Parmi ces navigateurs mobiles, citons Safari sur iPhone, MiniMap sur Nokia, le navigateur mobile d’Android, etc.

Ces navigateurs mobiles ou leurs versions Web intègrent un moteur de rendu commun : WebKit. Ce moteur de rendu respecte des standards et normes définies dans les technologies Web.

Le développement et la compatibilité d’une Web App avec les différents navigateurs mobiles est facilité par le respect de ces normes.

A ce stade, il devient plus facile de comprendre qu’une Web App est une sorte d’application qui s’exécute au sein d’un navigateur mobile qui fait office de conteneur. On parle d’ailleurs pour bien simplifié la vie des non-initiés “d’appli browsée” ou de Web Application, en définitive de Web App.

Au-delà, le Web Mobile comme les applications embarquées subissent l’influence de la redéfinition des usages proposés par les téléphones mobiles ayant des écrans tactiles et capables de gérer des évènements liés aux interactions Homme-Machine : cliquer, glisser, double cliquer, pointer, secouer, tourner, parler, etc.

Ces nouvelles façons d’interagir avec un appareil ont un impact sur la possibilité de naviguer sur le Web Mobile. Finalement, Internet est accessible sans utiliser de clavier ou de souris et sans que cela ne nuise à la navigabilité au sein d’un service.

A travers l’ergonomie et les fonctionnalités supportées par les OS et les navigateurs des Web Phones, il est possible de modifier l’expérience des utilisateurs dans leur rapport à l’Internet en situation de mobilité.

Ainsi dans une Web App, il est possible de faire appel à des technologies du Web pour enrichir les possibilités d’un service mobile et d’utiliser si le Web Phone le permet, la gestion des évènements comme d’un écran tactile pour révolutionner les usages.

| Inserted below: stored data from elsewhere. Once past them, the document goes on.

`config.mk`:
```
export PLATFORM = sky130hd
export DESIGN_NAME = axi_lite_regs_flat
export DESIGN_NICKNAME = d
export VERILOG_FILES = /design/src/rtl/axi_lite_regs_if.sv /design/src/rtl/axi_lite_regs.sv /design/src/flat_wrapper.sv
export SDC_FILE = /design/constraint.sdc
export NUM_CORES = 1
export LEC_CHECK = 0
export ABC_AREA = 1
export BUFFER_PORTS_ARGS = -buffer_cell sky130_fd_sc_hd__buf_2
export CORE_AREA = 2 2 160 162
export DETAILED_ROUTE_END_ITERATION = 7
export DIE_AREA = 0 0 162 164
export PLACE_DENSITY_LB_ADDON = 0.25
export SYNTH_ARGS = -nofsm -noshare
export SYNTH_HDL_FRONTEND = slang
export SYNTH_SLANG_ARGS = --single-unit
```
`constraint.sdc`:
```
create_clock -name aclk -period 6.4 [get_ports aclk]
set_clock_uncertainty 0.15 [all_clocks]
set_input_delay 1.28 -clock aclk [delete_from_list [all_inputs] [get_ports aclk]]
set_output_delay 1.28 -clock aclk [all_outputs]
set_load 0.03 [all_outputs]
```
==> src/rtl/traffic_monitor_if.sv <==
// ---------------------------------------------------------------------------
// traffic_monitor_if
// Bundles the lamp-sampling inputs and the status outputs of traffic_monitor.
//   master : the side that drives lamps/strobes and reads status (controller
//            top level or bench)
//   slave  : the monitor itself
// Signals:
//   en, red, orange, green, clr_err      master -> slave
//   phase[1:0], phase_valid, dwell,
//   cycles, err, err_code[1:0]           slave -> master
// ---------------------------------------------------------------------------
interface traffic_monitor_if #(
  parameter int DWELL_W = 8,
  parameter int CYCLE_W = 16
);
  logic               en;
  logic               red;
  logic               orange;
  logic               green;
  logic               clr_err;
  logic [1:0]         phase;
  logic               phase_valid;
  logic [DWELL_W-1:0] dwell;
  logic [CYCLE_W-1:0] cycles;
  logic               err;
  logic [1:0]         err_code;

  modport master (
    output en, red, orange, green, clr_err,
    input  phase, phase_valid, dwell, cycles, err, err_code
  );

  modport slave (
    input  en, red, orange, green, clr_err,
    output phase, phase_valid, dwell, cycles, err, err_code
  );
endinterface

Pour les Web& Mobile Agencies, il devient plus intéressant de parler de Web App aujourd’hui car cela fait plus tendance, plus glamour de présenter un site mobile attractif visuellement et fonctionnellement.

Une Web App est un service mobile plus évolué. Il est vrai que le terme de site mobile souffre d’une mauvaise connotation dans le secteur. Cela rappelle sans doute trop l’époque du site mobile WAP (XHTML/WML) ou i-Mode (CHTML) peu engageant ou de qualité médiocre.

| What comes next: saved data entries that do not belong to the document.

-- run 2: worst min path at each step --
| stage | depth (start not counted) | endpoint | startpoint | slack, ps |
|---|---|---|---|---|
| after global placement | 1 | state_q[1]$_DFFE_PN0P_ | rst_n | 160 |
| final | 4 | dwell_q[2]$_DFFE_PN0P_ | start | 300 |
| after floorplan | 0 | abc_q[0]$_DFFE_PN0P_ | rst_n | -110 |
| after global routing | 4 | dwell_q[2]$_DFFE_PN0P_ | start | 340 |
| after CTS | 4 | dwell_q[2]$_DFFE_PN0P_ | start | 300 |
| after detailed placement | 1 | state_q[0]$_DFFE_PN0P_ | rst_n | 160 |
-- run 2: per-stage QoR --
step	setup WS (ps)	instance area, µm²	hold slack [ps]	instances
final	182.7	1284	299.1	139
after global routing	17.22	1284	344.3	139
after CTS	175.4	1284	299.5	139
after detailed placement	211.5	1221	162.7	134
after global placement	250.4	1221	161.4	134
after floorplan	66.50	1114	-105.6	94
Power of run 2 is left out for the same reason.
==> config.mk <==
export PLATFORM = sky130hd
export DESIGN_NAME = bcd2bin_seq
export DESIGN_NICKNAME = d
export VERILOG_FILES = /design/src/rtl/bcd2bin_seq_pkg.sv /design/src/rtl/bcd2bin_seq_mac10.sv /design/src/rtl/bcd2bin_seq.sv
export SDC_FILE = /design/constraint.sdc
export NUM_CORES = 1
export LEC_CHECK = 0
export CAP_MARGIN = 0
export CORE_MARGIN = 1.5
export CORE_UTILIZATION = 40
export CTS_BUF_LIST = sky130_fd_sc_hd__clkbuf_8 sky130_fd_sc_hd__clkbuf_16
export DETAILED_ROUTE_END_ITERATION = 10
export PLACE_DENSITY_LB_ADDON = 0.05
export SYNTH_ARGS = -nofsm -noshare
export SYNTH_HDL_FRONTEND = slang
export SYNTH_SLANG_ARGS = --single-unit
==> constraint.sdc <==
create_clock -name clk -period 3.2 [get_ports clk]
set_input_delay 0.48 -clock clk [delete_from_list [all_inputs] [get_ports clk]]
set_output_delay 0.48 -clock clk [all_outputs]
set_load 0.01 [all_outputs]
[config.mk]
export PLATFORM = sky130hd
export DESIGN_NAME = inv_dgl_bank
export DESIGN_NICKNAME = d
export VERILOG_FILES = /design/src/rtl/inv_dgl_bank.sv
export SDC_FILE = /design/constraint.sdc
export NUM_CORES = 1
export LEC_CHECK = 0
export BUFFER_PORTS_ARGS = -buffer_cell sky130_fd_sc_hd__buf_2
export CAP_MARGIN = 10
export CORE_MARGIN = 2
export CORE_UTILIZATION = 38
export DETAILED_ROUTE_END_ITERATION = 8
export GPL_TIMING_DRIVEN = 0
export PLACE_DENSITY_LB_ADDON = 0.12
export SLEW_MARGIN = 10
export SYNTH_ARGS = -nofsm -noshare
export SYNTH_HDL_FRONTEND = slang
export SYNTH_SLANG_ARGS = --single-unit
[constraint.sdc]
create_clock -name CELCLK -period 1.3 [get_ports CELCLK]
set_input_delay 0 -clock CELCLK [delete_from_list [all_inputs] [get_ports CELCLK]]
set_output_delay 0 -clock CELCLK [all_outputs]
set_load 0.01 [all_outputs]
--- config.mk ---
export PLATFORM = sky130hd
export DESIGN_NAME = mem_access_unit_flat
export DESIGN_NICKNAME = d
export VERILOG_FILES = /design/src/rtl/mem_access_unit_pkg.sv /design/src/rtl/mem_access_unit_if.sv /design/src/rtl/mem_access_unit_timeout_counter.sv /design/src/rtl/mem_access_unit.sv /design/src/flat_wrapper.sv
export SDC_FILE = /design/constraint.sdc
export NUM_CORES = 1
export LEC_CHECK = 0
export ABC_CLOCK_PERIOD_IN_PS = 2800
export CAP_MARGIN = 40
export CELL_PAD_IN_SITES_DETAIL_PLACEMENT = 1
export CELL_PAD_IN_SITES_GLOBAL_PLACEMENT = 1
export CORE_MARGIN = 1
export CORE_UTILIZATION = 25
export DETAILED_ROUTE_END_ITERATION = 12
export PLACE_DENSITY_LB_ADDON = 0.08
export SLEW_MARGIN = 20
export SYNTH_ARGS = -nofsm -noshare
export SYNTH_HDL_FRONTEND = slang
export SYNTH_HIERARCHICAL = 1
export SYNTH_SLANG_ARGS = --single-unit
--- constraint.sdc ---
create_clock -name clk -period 2.8 [get_ports clk]
set_clock_uncertainty 0.1 [all_clocks]
set_input_delay 0.7 -clock clk [delete_from_list [all_inputs] [get_ports clk]]
set_output_delay 0.7 -clock clk [all_outputs]
set_load 0.01 [all_outputs]
--- src/rtl/mem_access_unit_pkg.sv ---
// Shared constants for the memory access unit: FSM state encoding, error codes
// and default bus widths.
package mem_access_unit_pkg;

    localparam int DEF_AW = 8;
    localparam int DEF_DW = 8;

    localparam logic [1:0] ST_IDLE = 2'd0;
    localparam logic [1:0] ST_REQ  = 2'd1;
    localparam logic [1:0] ST_DONE = 2'd2;

    localparam logic [1:0] ERR_OK      = 2'b00;
    localparam logic [1:0] ERR_RANGE   = 2'b01;
    localparam logic [1:0] ERR_TIMEOUT = 2'b10;

endpackage

--- src/rtl/mem_access_unit_if.sv ---
// Request/acknowledge memory port between the access unit (master) and the RAM (slave).
interface mem_access_unit_if #(
    parameter int AW = 8,
    parameter int DW = 8
);
    logic          mem_req;
    logic          mem_we;
    logic [AW-1:0] mem_addr;
    logic [DW-1:0] mem_wdata;
    logic [DW-1:0] mem_rdata;
    logic          mem_ack;

    modport master (
        output mem_req,
        output mem_we,
        output mem_addr,
        output mem_wdata,
        input  mem_rdata,
        input  mem_ack
    );

    modport slave (
        input  mem_req,
        input  mem_we,
        input  mem_addr,
        input  mem_wdata,
        output mem_rdata,
        output mem_ack
    );
endinterface

--- src/rtl/mem_access_unit_timeout_counter.sv ---
// Bus timeout timer: down-counter reloaded while cleared, flags expiry on the
// TIMEOUT-th enabled cycle (terminal count reached).
module timeout_counter #(
    parameter int TIMEOUT = 16
) (
    input  logic clk,
    input  logic rst,
    input  logic clear,
    input  logic enable,
    output logic expired
);

    localparam int CW = (TIMEOUT > 1) ? $clog2(TIMEOUT) : 1;
    localparam logic [CW-1:0] LOAD = CW'(TIMEOUT - 1);

    logic [CW-1:0] cnt;

    always_ff @(posedge clk or posedge rst) begin
        if (rst) begin
            cnt <= LOAD;
        end else if (clear) begin
            cnt <= LOAD;
        end else if (enable && (cnt != '0)) begin
            cnt <= cnt - 1'b1;
        end
    end

    // Terminal count: this is the last cycle the request may wait for an ack.
    assign expired = (cnt == '0);

endmodule
### config.mk
export PLATFORM = sky130hd
export DESIGN_NAME = swu_rom_fetch_flat
export DESIGN_NICKNAME = d
export VERILOG_FILES = /design/src/rtl/swu_rom_fetch_if.sv /design/src/rtl/swu_rom_fetch.sv /design/src/flat_wrapper.sv
export SDC_FILE = /design/constraint.sdc
export NUM_CORES = 1
export LEC_CHECK = 0
export ABC_AREA = 1
export CAP_MARGIN = 20
export CORE_ASPECT_RATIO = 0.6
export CORE_MARGIN = 2
export CORE_UTILIZATION = 44
export DETAILED_ROUTE_END_ITERATION = 7
export PLACE_DENSITY = 0.74
export SLEW_MARGIN = 25
export SYNTH_ARGS = -nofsm -noshare
export SYNTH_HDL_FRONTEND = slang
export SYNTH_SLANG_ARGS = --single-unit
### constraint.sdc
create_clock -name clk -period 3.2 [get_ports clk]
set_input_delay 0.8 -clock clk [delete_from_list [all_inputs] [get_ports clk]]
set_output_delay 0.8 -clock clk [all_outputs]
set_load 0.02 [all_outputs]
### src/rtl/swu_rom_fetch_if.sv
// Bus bundle between the fetch sequencer, the swu_rom_* read port and the SWU datapath stream.
// master = sequencer side; slave = ROM/datapath side.
interface swu_rom_fetch_if #(
    parameter int ADDR_W = 5,
    parameter int DATA_W = 32
);
    logic              rom_en;
    logic [ADDR_W-1:0] rom_addr;
    logic [DATA_W-1:0] rom_data;
    logic              out_valid;
    logic              out_ready;
    logic [DATA_W-1:0] out_data;
    logic [ADDR_W-1:0] out_idx;
    logic              out_last;

    modport master (
        output rom_en, rom_addr, out_valid, out_data, out_idx, out_last,
        input  rom_data, out_ready
    );

    modport slave (
        input  rom_en, rom_addr, out_valid, out_data, out_idx, out_last,
        output rom_data, out_ready
    );
endinterface

### src/rtl/swu_rom_fetch.sv
// Walks ROM addresses 0..DEPTH-1 and streams the words through a 2-entry skid FIFO.
// Define SWU_FETCH_CKSUM_EN to build the running XOR checksum on cksum (tied to 0 otherwise).
module swu_rom_fetch #(
    parameter int DEPTH  = 29,
    parameter int ADDR_W = 5,
    parameter int DATA_W = 32
) (
    input  logic              clk,
    input  logic              rst,
    input  logic              start,
    input  logic              abort,
    output logic              busy,
    output logic              done,
    output logic [DATA_W-1:0] cksum,
    swu_rom_fetch_if.master   bus
);
    typedef enum logic [1:0] {IDLE, FETCH, DRAIN} state_t;

    localparam logic [ADDR_W:0]   DEPTH_P  = (ADDR_W+1)'(DEPTH);
    localparam logic [ADDR_W-1:0] LAST_IDX = ADDR_W'(DEPTH - 1);

    state_t            state, state_next;
    logic [ADDR_W:0]   ptr, ptr_next;
    logic [ADDR_W-1:0] addr_q;
    logic              inflight;
    logic [1:0]        count;
    logic              rd_ptr, wr_ptr;
    logic [DATA_W-1:0] fifo_data [2];
    logic [ADDR_W-1:0] fifo_idx  [2];
    logic              done_q, done_next;
    logic              pop, kill, start_acc;
    logic [2:0]        occ;

    assign pop       = bus.out_valid & bus.out_ready;
    assign kill      = abort & (state != IDLE);
    assign start_acc = (state == IDLE) & start & ~abort;
    // Slots that will be occupied after this cycle's pop; issuing needs one free.
    assign occ       = {1'b0, count} + {2'b00, inflight} - {2'b00, pop};

    assign bus.out_valid = (count != 2'd0);
    assign bus.out_data  = fifo_data[rd_ptr];
    assign bus.out_idx   = fifo_idx[rd_ptr];
    assign bus.out_last  = bus.out_valid & (bus.out_idx == LAST_IDX);
    assign busy          = (state != IDLE);
    assign done          = done_q;

    always_comb begin
        state_next   = state;
        ptr_next     = ptr;
        done_next    = 1'b0;
        bus.rom_en   = 1'b0;
        bus.rom_addr = addr_q;
        if (state == FETCH && ptr < DEPTH_P && occ < 3'd2) begin
            bus.rom_en   = 1'b1;
            bus.rom_addr = ptr[ADDR_W-1:0];
            ptr_next     = ptr + 1'b1;
            if (ptr_next == DEPTH_P) state_next = DRAIN;
        end
        case (state)
            IDLE: begin
                if (start_acc) begin
                    state_next = FETCH;
                    ptr_next   = '0;
                end
            end
            DRAIN: begin
                if (pop && bus.out_idx == LAST_IDX) begin
                    state_next = IDLE;
                    done_next  = 1'b1;
                end
            end
            default: ;
        endcase
        if (kill) begin
            state_next = IDLE;
            done_next  = 1'b0;
        end
    end

    // addr_q doubles as the index of the word in flight, since it always holds the last issued address.
    always_ff @(posedge clk) begin
        if (rst) begin
            state    <= IDLE;
            ptr      <= '0;
            addr_q   <= '0;
            inflight <= 1'b0;
            count    <= 2'd0;
            rd_ptr   <= 1'b0;
            wr_ptr   <= 1'b0;
            done_q   <= 1'b0;
            for (int i = 0; i < 2; i++) begin
                fifo_data[i] <= '0;
                fifo_idx[i]  <= '0;
            end
        end else begin
            state  <= state_next;
            ptr    <= ptr_next;
            addr_q <= bus.rom_addr;
            done_q <= done_next;
            if (kill) begin
                inflight <= 1'b0;
                count    <= 2'd0;
                rd_ptr   <= 1'b0;
                wr_ptr   <= 1'b0;
            end else begin
                inflight <= bus.rom_en;
                if (inflight) begin
                    fifo_data[wr_ptr] <= bus.rom_data;
                    fifo_idx[wr_ptr]  <= addr_q;
                    wr_ptr            <= ~wr_ptr;
                end
                if (pop) rd_ptr <= ~rd_ptr;
                count <= count + {1'b0, inflight} - {1'b0, pop};
            end
        end
    end

`ifdef SWU_FETCH_CKSUM_EN
    logic [DATA_W-1:0] cksum_q;

    // Accumulates every accepted word; an abort simply stops the updates, freezing the partial value.
    always_ff @(posedge clk) begin
        if (rst)            cksum_q <= '0;
        else if (start_acc) cksum_q <= '0;
        else if (pop)       cksum_q <= cksum_q ^ bus.out_data;
    end

    assign cksum = cksum_q;
`else
    assign cksum = '0;
`endif
endmodule
## config.mk

```make
export PLATFORM = sky130hd
export DESIGN_NAME = sobel_stream
export DESIGN_NICKNAME = d
export VERILOG_FILES = /design/src/rtl/sobel_stream.sv
export SDC_FILE = /design/constraint.sdc
export NUM_CORES = 2
export LEC_CHECK = 0
export ABC_AREA = 1
export CAP_MARGIN = 20
export CORE_UTILIZATION = 35
export DETAILED_ROUTE_END_ITERATION = 10
export SLEW_MARGIN = 30
export SYNTH_ARGS = -nofsm -noshare
export SYNTH_HDL_FRONTEND = slang
export SYNTH_SLANG_ARGS = --single-unit
```

## constraint.sdc

```tcl
create_clock -name ClkPort -period 9.4 [get_ports ClkPort]
set_input_delay 0.94 -clock ClkPort [delete_from_list [all_inputs] [get_ports ClkPort]]
set_output_delay 0.94 -clock ClkPort [all_outputs]
set_load 0.03 [all_outputs]
```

Bien que les Web Apps soient en vogue, il n’en reste pas moins que les terminaux Web Phones sont encore loin de constituer la majorité des téléphones mobiles du marché mondial.

Il est vrai que les fabricants de terminaux s’orientent vers ce type d’appareils pour leurs futures générations de produits. Pour une grande majorité de téléphones mobiles et des navigateurs mobiles embarqués, il n’est pas possible de profiter des technologies Web ou encore de la révolution des usages que nous connaissons tous.

Ainsi, nous assistons à une forte segmentation du marché à ce niveau :
  • Site mobile de type Web Apps pour les terminaux Web Phones qui participent à l’augmentation des usages du Web Mobile,
  • Site mobile classique XHTML pour les terminaux haut et moyen de gamme,
  • Site mobile basique WML pour les terminaux bas de gammes.
A ce jour les Web Phones ne concernent qu’une vingtaine de modèles de terminaux dans le monde et devraient sauf rupture technologique majeure, continuer de croitre dans les mois à venir.

Ce qu’il est important de garder à l’esprit est qu’un service mobile est un site adapté à un terminal mobile et qu’il est accessible depuis un navigateur d’un téléphone portable disposant d’une connexion internet. Cette définition marque l’opposition à l’application embarquée.

Maintenant que les idées sont claires, il devient plus facile d’aborder le sujet concernant les avantages et les inconvénients entre une application embarquée et un service mobile.

Nous aborderons ce point dans un prochain billet.